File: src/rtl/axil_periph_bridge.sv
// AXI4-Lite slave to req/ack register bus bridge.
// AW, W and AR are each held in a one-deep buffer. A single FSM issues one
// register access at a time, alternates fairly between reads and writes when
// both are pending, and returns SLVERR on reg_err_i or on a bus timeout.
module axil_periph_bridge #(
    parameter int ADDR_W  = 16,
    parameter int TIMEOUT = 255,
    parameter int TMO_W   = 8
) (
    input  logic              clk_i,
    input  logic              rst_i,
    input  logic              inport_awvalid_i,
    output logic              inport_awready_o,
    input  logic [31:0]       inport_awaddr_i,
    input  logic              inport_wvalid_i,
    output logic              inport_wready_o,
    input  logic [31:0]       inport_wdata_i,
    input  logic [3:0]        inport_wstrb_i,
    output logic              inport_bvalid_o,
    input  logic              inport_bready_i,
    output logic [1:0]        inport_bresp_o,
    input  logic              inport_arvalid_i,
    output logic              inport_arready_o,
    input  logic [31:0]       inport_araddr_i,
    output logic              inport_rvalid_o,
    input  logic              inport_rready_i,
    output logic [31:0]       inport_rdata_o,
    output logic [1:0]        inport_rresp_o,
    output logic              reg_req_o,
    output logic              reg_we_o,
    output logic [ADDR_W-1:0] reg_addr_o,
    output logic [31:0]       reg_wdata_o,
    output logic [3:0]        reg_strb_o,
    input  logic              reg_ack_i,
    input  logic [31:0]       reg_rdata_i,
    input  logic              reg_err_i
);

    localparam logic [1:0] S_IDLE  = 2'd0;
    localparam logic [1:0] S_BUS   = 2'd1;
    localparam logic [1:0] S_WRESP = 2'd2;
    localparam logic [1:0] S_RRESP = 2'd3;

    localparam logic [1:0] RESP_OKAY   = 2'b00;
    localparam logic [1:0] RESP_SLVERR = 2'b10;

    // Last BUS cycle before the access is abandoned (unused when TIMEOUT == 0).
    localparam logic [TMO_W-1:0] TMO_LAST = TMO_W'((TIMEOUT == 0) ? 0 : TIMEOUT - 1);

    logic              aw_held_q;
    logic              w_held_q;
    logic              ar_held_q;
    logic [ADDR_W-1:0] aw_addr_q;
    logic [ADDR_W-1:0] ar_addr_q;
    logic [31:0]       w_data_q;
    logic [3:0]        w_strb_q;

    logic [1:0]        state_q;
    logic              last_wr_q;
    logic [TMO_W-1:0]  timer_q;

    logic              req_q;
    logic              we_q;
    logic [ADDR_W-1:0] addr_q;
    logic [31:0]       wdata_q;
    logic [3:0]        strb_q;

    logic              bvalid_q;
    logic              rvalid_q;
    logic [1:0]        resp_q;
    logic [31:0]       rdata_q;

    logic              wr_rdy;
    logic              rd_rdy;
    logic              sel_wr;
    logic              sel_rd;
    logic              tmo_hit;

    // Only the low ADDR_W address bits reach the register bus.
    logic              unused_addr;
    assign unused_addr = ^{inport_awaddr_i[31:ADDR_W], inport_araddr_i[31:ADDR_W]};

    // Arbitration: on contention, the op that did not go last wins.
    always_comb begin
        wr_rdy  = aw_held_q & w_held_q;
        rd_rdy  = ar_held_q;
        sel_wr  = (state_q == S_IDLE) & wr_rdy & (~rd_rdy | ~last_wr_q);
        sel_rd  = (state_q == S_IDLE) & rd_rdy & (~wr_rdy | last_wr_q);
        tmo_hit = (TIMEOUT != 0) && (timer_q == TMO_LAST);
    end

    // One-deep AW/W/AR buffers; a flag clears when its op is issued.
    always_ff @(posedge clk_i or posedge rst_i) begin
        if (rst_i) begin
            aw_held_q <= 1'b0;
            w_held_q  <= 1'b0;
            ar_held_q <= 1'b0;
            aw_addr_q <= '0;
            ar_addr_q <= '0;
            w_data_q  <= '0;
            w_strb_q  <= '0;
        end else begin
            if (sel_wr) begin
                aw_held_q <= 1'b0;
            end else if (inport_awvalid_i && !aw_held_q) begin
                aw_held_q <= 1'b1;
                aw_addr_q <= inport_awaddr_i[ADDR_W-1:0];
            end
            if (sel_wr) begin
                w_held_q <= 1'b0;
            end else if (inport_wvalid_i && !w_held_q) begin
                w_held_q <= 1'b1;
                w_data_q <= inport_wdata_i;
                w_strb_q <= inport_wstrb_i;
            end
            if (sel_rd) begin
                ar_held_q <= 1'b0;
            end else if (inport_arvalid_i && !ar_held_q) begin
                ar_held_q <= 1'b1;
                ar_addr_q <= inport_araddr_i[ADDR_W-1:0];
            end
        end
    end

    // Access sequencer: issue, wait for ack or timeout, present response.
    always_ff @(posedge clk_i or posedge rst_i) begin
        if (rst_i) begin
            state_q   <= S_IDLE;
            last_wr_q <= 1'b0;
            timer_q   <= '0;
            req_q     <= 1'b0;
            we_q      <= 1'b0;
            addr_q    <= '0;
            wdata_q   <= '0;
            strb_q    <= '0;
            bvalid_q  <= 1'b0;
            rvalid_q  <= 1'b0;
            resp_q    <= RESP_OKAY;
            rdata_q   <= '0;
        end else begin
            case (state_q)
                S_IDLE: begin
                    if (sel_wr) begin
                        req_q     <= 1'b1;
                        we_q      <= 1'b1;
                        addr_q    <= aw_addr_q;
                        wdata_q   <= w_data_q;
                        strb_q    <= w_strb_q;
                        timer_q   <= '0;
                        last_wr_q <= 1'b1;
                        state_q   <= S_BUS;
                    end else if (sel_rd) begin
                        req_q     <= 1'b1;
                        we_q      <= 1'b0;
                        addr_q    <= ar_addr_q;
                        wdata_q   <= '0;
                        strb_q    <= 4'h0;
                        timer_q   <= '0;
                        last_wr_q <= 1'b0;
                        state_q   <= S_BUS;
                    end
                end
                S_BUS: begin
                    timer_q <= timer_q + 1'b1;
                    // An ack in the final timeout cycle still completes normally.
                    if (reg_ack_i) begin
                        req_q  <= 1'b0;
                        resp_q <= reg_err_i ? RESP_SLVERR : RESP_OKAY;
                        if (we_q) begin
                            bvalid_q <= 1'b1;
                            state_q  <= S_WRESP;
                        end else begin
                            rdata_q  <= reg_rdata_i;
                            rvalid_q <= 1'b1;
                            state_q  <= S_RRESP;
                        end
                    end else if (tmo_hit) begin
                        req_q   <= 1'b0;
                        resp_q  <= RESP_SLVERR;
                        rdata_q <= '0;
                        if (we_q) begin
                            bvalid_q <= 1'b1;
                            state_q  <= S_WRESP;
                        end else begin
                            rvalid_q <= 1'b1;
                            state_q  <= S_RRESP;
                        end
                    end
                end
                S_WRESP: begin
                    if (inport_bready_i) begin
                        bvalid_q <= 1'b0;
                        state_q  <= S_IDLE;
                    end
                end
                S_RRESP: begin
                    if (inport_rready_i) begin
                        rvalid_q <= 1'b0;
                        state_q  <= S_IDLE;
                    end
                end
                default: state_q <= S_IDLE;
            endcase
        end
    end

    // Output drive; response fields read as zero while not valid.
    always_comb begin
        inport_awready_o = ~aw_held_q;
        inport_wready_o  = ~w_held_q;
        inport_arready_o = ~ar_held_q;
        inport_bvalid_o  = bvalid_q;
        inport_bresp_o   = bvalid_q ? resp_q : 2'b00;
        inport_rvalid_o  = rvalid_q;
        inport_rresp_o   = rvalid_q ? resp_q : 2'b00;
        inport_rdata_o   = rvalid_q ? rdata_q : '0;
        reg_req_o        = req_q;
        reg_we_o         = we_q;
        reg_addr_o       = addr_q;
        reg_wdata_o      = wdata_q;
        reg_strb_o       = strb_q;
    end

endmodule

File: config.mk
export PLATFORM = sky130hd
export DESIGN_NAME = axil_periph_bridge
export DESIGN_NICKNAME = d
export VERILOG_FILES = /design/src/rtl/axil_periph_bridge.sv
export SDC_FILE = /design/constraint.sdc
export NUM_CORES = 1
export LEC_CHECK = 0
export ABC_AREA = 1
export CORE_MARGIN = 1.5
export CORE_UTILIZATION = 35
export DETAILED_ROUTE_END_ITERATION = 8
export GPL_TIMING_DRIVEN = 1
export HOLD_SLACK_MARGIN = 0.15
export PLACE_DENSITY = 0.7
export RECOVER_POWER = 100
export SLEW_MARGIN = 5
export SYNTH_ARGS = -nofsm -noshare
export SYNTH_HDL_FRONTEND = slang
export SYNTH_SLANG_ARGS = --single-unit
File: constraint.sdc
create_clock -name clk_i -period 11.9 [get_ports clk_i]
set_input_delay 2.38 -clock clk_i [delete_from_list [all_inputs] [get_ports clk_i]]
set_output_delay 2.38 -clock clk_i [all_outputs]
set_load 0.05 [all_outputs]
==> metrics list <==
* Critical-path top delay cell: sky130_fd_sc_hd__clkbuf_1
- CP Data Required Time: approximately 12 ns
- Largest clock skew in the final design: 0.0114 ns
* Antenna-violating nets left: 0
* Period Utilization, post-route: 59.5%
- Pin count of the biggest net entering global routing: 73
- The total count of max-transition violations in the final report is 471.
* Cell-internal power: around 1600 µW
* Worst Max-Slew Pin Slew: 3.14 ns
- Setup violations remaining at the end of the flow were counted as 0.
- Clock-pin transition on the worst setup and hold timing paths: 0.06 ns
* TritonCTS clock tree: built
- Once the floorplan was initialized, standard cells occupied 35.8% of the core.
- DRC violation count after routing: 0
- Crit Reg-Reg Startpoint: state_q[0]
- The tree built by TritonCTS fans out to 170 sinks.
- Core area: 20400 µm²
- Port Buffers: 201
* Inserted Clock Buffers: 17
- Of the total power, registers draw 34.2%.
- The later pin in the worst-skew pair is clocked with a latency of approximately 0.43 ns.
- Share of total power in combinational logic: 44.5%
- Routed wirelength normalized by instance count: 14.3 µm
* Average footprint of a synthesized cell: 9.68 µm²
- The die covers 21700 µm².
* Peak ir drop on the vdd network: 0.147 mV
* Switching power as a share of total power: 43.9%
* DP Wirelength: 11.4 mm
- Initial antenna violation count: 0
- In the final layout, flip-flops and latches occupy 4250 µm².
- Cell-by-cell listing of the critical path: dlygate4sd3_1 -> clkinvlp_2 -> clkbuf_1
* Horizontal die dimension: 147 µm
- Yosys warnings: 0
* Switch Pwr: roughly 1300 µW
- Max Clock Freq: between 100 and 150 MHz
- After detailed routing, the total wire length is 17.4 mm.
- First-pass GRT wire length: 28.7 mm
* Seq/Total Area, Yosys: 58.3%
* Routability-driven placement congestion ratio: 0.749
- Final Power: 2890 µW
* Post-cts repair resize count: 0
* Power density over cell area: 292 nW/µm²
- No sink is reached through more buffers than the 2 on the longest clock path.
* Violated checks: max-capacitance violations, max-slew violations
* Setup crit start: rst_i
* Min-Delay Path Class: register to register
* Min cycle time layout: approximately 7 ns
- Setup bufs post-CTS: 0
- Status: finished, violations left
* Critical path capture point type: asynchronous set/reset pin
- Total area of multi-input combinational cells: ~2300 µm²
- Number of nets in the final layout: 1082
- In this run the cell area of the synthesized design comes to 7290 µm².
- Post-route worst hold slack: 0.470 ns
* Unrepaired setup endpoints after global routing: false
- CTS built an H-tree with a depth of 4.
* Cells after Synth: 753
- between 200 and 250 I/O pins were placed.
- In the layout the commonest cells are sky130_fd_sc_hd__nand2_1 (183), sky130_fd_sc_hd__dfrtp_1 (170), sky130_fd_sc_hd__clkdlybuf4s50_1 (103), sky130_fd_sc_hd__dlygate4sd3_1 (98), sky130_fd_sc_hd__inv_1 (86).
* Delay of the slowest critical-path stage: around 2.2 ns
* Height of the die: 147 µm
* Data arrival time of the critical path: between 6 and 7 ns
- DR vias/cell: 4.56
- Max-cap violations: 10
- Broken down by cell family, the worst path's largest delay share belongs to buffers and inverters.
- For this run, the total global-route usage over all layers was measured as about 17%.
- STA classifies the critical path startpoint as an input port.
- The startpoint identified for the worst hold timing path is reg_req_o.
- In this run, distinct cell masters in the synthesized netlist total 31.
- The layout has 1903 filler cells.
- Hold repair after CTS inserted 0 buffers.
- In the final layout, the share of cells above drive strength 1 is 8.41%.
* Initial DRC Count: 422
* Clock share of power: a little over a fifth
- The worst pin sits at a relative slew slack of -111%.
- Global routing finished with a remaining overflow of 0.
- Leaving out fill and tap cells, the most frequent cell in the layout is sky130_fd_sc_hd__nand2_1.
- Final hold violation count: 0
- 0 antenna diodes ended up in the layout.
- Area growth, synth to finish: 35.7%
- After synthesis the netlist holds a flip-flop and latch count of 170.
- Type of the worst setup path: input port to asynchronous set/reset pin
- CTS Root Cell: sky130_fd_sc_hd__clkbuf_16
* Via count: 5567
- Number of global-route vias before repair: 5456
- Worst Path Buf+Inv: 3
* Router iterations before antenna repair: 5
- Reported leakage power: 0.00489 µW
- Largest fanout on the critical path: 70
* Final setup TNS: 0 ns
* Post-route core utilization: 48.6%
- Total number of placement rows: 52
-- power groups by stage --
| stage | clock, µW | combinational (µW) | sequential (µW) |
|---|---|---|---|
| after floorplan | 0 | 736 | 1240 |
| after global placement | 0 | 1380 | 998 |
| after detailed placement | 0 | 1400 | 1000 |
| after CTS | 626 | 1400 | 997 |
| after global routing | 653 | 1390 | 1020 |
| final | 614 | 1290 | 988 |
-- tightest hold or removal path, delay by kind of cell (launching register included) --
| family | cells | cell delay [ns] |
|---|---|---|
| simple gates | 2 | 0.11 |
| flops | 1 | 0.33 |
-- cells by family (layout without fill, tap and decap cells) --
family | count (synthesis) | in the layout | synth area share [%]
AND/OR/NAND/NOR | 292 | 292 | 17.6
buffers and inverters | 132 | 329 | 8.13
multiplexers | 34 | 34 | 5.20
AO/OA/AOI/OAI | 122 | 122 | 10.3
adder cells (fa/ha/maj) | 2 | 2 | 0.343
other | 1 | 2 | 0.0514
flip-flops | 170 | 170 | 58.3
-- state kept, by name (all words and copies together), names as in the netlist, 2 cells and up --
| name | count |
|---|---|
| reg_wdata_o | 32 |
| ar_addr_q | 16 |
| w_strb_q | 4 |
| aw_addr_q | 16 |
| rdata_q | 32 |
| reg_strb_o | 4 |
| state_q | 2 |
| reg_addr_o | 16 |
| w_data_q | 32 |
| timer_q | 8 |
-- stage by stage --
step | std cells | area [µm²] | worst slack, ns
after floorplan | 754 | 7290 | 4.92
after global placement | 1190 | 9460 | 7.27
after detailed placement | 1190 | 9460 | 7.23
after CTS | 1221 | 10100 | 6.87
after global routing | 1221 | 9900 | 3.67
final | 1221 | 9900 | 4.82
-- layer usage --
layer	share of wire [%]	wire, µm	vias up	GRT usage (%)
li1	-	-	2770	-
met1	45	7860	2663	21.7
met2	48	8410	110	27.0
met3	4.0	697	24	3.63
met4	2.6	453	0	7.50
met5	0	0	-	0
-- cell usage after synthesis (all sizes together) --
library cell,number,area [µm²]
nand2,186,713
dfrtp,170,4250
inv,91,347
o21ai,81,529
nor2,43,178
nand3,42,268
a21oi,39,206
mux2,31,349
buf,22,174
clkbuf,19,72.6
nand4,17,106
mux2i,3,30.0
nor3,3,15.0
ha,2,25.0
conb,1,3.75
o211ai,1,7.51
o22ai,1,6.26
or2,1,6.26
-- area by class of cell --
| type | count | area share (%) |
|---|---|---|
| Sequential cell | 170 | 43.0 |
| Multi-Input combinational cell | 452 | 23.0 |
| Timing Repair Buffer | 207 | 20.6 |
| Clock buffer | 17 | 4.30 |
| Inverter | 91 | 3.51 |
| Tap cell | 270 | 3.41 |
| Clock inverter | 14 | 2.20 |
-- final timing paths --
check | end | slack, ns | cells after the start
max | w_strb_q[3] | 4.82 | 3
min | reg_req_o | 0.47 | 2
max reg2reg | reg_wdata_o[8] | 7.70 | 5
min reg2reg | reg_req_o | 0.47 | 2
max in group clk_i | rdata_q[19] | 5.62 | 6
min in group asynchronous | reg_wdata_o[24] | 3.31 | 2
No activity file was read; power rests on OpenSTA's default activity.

* * * * * * * * *

Task to carry out:
Above are the records. Copy the lines beginning at the one that has "- The die covers 21700 µm²." and ending with the one that has "register to register", unchanged.

Answer space:
- The die covers 21700 µm².
* Peak ir drop on the vdd network: 0.147 mV
* Switching power as a share of total power: 43.9%
* DP Wirelength: 11.4 mm
- Initial antenna violation count: 0
- In the final layout, flip-flops and latches occupy 4250 µm².
- Cell-by-cell listing of the critical path: dlygate4sd3_1 -> clkinvlp_2 -> clkbuf_1
* Horizontal die dimension: 147 µm
- Yosys warnings: 0
* Switch Pwr: roughly 1300 µW
- Max Clock Freq: between 100 and 150 MHz
- After detailed routing, the total wire length is 17.4 mm.
- First-pass GRT wire length: 28.7 mm
* Seq/Total Area, Yosys: 58.3%
* Routability-driven placement congestion ratio: 0.749
- Final Power: 2890 µW
* Post-cts repair resize count: 0
* Power density over cell area: 292 nW/µm²
- No sink is reached through more buffers than the 2 on the longest clock path.
* Violated checks: max-capacitance violations, max-slew violations
* Setup crit start: rst_i
* Min-Delay Path Class: register to register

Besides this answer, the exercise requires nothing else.